[Stored items from a collection]
____________
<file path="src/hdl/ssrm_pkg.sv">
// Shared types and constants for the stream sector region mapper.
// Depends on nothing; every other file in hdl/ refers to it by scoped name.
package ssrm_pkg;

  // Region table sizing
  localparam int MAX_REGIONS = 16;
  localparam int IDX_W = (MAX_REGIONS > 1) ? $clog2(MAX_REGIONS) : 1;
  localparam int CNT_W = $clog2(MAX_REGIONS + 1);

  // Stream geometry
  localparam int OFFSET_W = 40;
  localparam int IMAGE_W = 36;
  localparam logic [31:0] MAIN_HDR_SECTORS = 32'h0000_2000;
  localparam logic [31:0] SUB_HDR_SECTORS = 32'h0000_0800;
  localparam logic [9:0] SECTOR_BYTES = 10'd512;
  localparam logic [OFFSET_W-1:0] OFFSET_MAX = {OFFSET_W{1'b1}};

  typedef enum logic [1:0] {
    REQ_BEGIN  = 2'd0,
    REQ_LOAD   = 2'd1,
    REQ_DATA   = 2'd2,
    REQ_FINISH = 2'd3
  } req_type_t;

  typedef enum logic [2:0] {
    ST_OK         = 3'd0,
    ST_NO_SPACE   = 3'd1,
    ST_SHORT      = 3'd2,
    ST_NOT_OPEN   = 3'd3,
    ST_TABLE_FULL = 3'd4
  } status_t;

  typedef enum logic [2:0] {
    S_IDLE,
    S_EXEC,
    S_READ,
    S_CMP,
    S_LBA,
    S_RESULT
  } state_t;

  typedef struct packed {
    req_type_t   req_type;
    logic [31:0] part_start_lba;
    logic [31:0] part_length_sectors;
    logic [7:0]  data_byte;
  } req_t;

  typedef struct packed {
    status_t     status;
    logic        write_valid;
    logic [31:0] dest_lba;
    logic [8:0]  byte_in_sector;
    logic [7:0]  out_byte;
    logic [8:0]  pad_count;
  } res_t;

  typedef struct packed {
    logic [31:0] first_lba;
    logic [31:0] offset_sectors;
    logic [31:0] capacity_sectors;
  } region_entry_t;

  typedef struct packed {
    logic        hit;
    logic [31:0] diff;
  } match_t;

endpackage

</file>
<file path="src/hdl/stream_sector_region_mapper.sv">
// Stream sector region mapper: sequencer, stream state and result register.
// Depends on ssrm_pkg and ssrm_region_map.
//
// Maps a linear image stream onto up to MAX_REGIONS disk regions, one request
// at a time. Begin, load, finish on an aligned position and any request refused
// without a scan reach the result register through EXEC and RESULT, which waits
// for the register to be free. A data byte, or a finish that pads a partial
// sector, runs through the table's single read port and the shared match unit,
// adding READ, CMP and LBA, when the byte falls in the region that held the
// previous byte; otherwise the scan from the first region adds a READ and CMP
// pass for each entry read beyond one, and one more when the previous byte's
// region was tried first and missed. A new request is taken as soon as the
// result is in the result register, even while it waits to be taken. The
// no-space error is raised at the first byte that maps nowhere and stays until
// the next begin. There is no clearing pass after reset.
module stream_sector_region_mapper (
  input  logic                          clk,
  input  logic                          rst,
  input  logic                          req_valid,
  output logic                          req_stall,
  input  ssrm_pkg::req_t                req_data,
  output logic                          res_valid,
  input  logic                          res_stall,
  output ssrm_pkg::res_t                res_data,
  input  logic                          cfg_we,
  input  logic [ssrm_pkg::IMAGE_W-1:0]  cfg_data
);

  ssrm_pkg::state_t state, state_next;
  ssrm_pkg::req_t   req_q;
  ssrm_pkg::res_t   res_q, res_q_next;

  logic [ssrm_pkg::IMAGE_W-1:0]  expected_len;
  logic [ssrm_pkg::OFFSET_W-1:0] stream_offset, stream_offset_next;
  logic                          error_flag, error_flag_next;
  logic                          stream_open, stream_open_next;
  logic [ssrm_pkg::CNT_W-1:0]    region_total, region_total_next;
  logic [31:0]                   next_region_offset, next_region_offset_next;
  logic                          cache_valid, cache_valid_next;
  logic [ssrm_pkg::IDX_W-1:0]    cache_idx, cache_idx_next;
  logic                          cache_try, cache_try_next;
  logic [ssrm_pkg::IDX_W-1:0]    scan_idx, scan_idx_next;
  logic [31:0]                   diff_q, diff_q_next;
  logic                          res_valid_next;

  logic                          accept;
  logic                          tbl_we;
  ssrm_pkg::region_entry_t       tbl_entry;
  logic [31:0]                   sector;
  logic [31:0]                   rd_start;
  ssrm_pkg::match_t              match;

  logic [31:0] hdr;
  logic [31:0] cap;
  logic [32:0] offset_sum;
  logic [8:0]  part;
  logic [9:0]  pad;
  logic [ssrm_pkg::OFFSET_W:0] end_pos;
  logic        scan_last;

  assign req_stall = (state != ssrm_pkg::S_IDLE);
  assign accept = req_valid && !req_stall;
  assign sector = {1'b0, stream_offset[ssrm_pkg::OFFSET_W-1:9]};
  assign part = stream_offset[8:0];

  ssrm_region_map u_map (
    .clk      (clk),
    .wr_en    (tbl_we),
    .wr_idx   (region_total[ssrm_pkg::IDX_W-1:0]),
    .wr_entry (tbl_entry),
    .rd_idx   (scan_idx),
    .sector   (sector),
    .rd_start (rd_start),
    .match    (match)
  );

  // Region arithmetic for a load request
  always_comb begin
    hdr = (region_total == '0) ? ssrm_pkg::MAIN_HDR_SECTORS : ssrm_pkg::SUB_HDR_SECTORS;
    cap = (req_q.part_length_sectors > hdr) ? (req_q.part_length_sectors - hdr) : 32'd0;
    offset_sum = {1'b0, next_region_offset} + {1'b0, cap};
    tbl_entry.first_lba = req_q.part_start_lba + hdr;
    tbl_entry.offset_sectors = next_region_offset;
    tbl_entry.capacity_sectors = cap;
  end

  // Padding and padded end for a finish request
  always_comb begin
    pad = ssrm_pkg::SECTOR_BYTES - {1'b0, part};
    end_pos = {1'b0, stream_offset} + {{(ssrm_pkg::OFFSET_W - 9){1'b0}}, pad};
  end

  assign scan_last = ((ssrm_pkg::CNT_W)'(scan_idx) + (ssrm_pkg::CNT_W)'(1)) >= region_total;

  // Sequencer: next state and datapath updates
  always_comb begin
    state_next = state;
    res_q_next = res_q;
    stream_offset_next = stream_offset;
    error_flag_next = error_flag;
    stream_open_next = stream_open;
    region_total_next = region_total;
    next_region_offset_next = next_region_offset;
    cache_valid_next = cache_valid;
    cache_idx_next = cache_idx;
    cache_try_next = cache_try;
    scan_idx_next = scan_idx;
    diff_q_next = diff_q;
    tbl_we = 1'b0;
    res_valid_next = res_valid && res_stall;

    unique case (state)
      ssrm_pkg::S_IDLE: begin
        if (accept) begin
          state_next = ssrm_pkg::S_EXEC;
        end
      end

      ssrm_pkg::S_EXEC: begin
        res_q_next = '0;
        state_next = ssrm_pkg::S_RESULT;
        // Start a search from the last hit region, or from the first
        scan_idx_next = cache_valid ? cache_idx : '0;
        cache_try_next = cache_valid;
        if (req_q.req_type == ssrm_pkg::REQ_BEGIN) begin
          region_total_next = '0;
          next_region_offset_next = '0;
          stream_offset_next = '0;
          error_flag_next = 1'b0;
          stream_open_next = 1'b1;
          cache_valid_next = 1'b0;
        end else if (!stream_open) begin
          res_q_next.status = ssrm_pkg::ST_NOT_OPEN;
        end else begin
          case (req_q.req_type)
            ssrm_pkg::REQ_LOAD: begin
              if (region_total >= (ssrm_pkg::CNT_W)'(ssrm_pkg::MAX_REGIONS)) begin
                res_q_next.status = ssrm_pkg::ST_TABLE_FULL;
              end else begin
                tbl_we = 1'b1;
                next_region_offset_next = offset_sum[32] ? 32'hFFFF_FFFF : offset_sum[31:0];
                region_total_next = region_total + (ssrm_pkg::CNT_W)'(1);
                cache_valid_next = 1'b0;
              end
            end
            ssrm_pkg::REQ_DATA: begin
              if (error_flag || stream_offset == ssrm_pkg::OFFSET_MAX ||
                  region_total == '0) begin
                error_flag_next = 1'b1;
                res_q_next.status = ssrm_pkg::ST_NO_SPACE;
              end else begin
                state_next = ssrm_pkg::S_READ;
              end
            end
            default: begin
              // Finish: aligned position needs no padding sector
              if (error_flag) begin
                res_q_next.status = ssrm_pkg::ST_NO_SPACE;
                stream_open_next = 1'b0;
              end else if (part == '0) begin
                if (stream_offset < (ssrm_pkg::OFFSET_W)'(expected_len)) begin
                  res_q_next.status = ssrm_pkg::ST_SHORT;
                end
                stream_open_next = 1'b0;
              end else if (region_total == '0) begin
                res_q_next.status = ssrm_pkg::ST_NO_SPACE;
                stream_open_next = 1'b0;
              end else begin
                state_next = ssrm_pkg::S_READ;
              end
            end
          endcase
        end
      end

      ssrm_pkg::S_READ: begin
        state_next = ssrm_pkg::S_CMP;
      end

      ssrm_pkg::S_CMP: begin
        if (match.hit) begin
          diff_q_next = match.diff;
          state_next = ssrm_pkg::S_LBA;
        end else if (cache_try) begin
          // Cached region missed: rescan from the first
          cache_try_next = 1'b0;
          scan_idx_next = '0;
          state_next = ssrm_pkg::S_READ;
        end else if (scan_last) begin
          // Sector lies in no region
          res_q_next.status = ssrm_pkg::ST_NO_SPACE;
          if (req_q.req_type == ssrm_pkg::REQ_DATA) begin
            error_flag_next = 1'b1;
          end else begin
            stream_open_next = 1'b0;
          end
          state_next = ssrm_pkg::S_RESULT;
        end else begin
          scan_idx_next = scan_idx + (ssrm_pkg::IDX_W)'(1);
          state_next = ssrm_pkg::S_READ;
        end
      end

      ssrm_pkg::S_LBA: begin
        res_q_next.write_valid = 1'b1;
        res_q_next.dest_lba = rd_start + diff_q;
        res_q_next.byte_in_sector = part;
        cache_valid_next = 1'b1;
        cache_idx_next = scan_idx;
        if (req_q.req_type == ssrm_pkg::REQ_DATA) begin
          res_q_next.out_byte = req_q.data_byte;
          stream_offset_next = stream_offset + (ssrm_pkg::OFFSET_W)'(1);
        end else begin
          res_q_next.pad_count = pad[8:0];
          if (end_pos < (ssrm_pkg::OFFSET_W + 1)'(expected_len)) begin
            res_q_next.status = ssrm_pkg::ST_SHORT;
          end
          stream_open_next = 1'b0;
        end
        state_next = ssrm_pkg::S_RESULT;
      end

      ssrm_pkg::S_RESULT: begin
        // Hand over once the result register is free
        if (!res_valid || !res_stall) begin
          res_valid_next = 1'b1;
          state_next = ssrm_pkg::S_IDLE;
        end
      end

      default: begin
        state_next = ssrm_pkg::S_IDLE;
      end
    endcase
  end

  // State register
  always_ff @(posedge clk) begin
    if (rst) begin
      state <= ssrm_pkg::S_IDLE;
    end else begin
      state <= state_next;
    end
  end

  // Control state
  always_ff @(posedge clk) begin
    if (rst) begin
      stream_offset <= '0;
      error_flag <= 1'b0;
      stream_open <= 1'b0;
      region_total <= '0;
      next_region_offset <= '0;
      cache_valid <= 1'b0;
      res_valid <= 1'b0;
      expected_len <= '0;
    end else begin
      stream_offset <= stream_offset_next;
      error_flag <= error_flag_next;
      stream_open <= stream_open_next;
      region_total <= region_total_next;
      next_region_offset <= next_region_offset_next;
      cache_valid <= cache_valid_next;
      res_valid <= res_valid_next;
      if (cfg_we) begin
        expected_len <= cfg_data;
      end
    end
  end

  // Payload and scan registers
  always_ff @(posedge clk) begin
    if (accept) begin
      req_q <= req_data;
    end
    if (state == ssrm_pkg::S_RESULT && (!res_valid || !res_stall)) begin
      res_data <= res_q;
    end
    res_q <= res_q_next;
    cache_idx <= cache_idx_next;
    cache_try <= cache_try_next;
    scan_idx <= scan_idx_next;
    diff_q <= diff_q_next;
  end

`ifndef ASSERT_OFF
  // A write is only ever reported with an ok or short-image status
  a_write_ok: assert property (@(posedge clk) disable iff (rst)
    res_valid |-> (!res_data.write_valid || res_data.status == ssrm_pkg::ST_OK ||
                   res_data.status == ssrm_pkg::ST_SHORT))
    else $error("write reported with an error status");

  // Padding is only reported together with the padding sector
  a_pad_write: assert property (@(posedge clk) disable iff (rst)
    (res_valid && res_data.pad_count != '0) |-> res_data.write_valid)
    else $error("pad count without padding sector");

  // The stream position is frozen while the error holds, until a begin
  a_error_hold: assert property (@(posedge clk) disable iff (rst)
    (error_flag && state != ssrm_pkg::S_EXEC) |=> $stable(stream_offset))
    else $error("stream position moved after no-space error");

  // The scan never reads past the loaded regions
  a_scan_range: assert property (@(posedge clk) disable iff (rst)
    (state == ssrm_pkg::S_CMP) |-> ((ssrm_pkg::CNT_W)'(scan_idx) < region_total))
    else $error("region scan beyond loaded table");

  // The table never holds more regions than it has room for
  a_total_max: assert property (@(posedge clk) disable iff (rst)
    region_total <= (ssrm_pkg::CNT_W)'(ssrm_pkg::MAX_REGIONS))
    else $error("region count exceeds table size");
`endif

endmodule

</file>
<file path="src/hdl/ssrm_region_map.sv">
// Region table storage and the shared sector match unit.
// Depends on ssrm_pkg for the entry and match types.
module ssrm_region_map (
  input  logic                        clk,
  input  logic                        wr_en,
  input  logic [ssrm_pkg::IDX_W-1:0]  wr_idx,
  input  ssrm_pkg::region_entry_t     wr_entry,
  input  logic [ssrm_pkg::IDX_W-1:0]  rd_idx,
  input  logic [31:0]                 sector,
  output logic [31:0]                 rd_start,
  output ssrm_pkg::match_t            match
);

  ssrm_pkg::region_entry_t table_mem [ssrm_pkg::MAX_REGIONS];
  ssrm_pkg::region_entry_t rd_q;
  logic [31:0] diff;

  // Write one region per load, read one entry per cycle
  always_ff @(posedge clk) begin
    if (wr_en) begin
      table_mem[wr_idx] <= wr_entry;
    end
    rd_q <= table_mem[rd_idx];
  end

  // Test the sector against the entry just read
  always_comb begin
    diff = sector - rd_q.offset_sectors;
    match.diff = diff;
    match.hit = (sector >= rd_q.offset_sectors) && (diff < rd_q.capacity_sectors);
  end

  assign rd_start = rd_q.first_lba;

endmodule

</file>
____________
**Task statement:** Your task is to restate, word for word, only those lines above that fall between the line holding "logic [ssrm_pkg::OFFSET_W:0] end_pos;" and the line holding "unique case (state)", inclusive.

**Expected answer:**
  logic [ssrm_pkg::OFFSET_W:0] end_pos;
  logic        scan_last;

  assign req_stall = (state != ssrm_pkg::S_IDLE);
  assign accept = req_valid && !req_stall;
  assign sector = {1'b0, stream_offset[ssrm_pkg::OFFSET_W-1:9]};
  assign part = stream_offset[8:0];

  ssrm_region_map u_map (
    .clk      (clk),
    .wr_en    (tbl_we),
    .wr_idx   (region_total[ssrm_pkg::IDX_W-1:0]),
    .wr_entry (tbl_entry),
    .rd_idx   (scan_idx),
    .sector   (sector),
    .rd_start (rd_start),
    .match    (match)
  );

  // Region arithmetic for a load request
  always_comb begin
    hdr = (region_total == '0) ? ssrm_pkg::MAIN_HDR_SECTORS : ssrm_pkg::SUB_HDR_SECTORS;
    cap = (req_q.part_length_sectors > hdr) ? (req_q.part_length_sectors - hdr) : 32'd0;
    offset_sum = {1'b0, next_region_offset} + {1'b0, cap};
    tbl_entry.first_lba = req_q.part_start_lba + hdr;
    tbl_entry.offset_sectors = next_region_offset;
    tbl_entry.capacity_sectors = cap;
  end

  // Padding and padded end for a finish request
  always_comb begin
    pad = ssrm_pkg::SECTOR_BYTES - {1'b0, part};
    end_pos = {1'b0, stream_offset} + {{(ssrm_pkg::OFFSET_W - 9){1'b0}}, pad};
  end

  assign scan_last = ((ssrm_pkg::CNT_W)'(scan_idx) + (ssrm_pkg::CNT_W)'(1)) >= region_total;

  // Sequencer: next state and datapath updates
  always_comb begin
    state_next = state;
    res_q_next = res_q;
    stream_offset_next = stream_offset;
    error_flag_next = error_flag;
    stream_open_next = stream_open;
    region_total_next = region_total;
    next_region_offset_next = next_region_offset;
    cache_valid_next = cache_valid;
    cache_idx_next = cache_idx;
    cache_try_next = cache_try;
    scan_idx_next = scan_idx;
    diff_q_next = diff_q;
    tbl_we = 1'b0;
    res_valid_next = res_valid && res_stall;

    unique case (state)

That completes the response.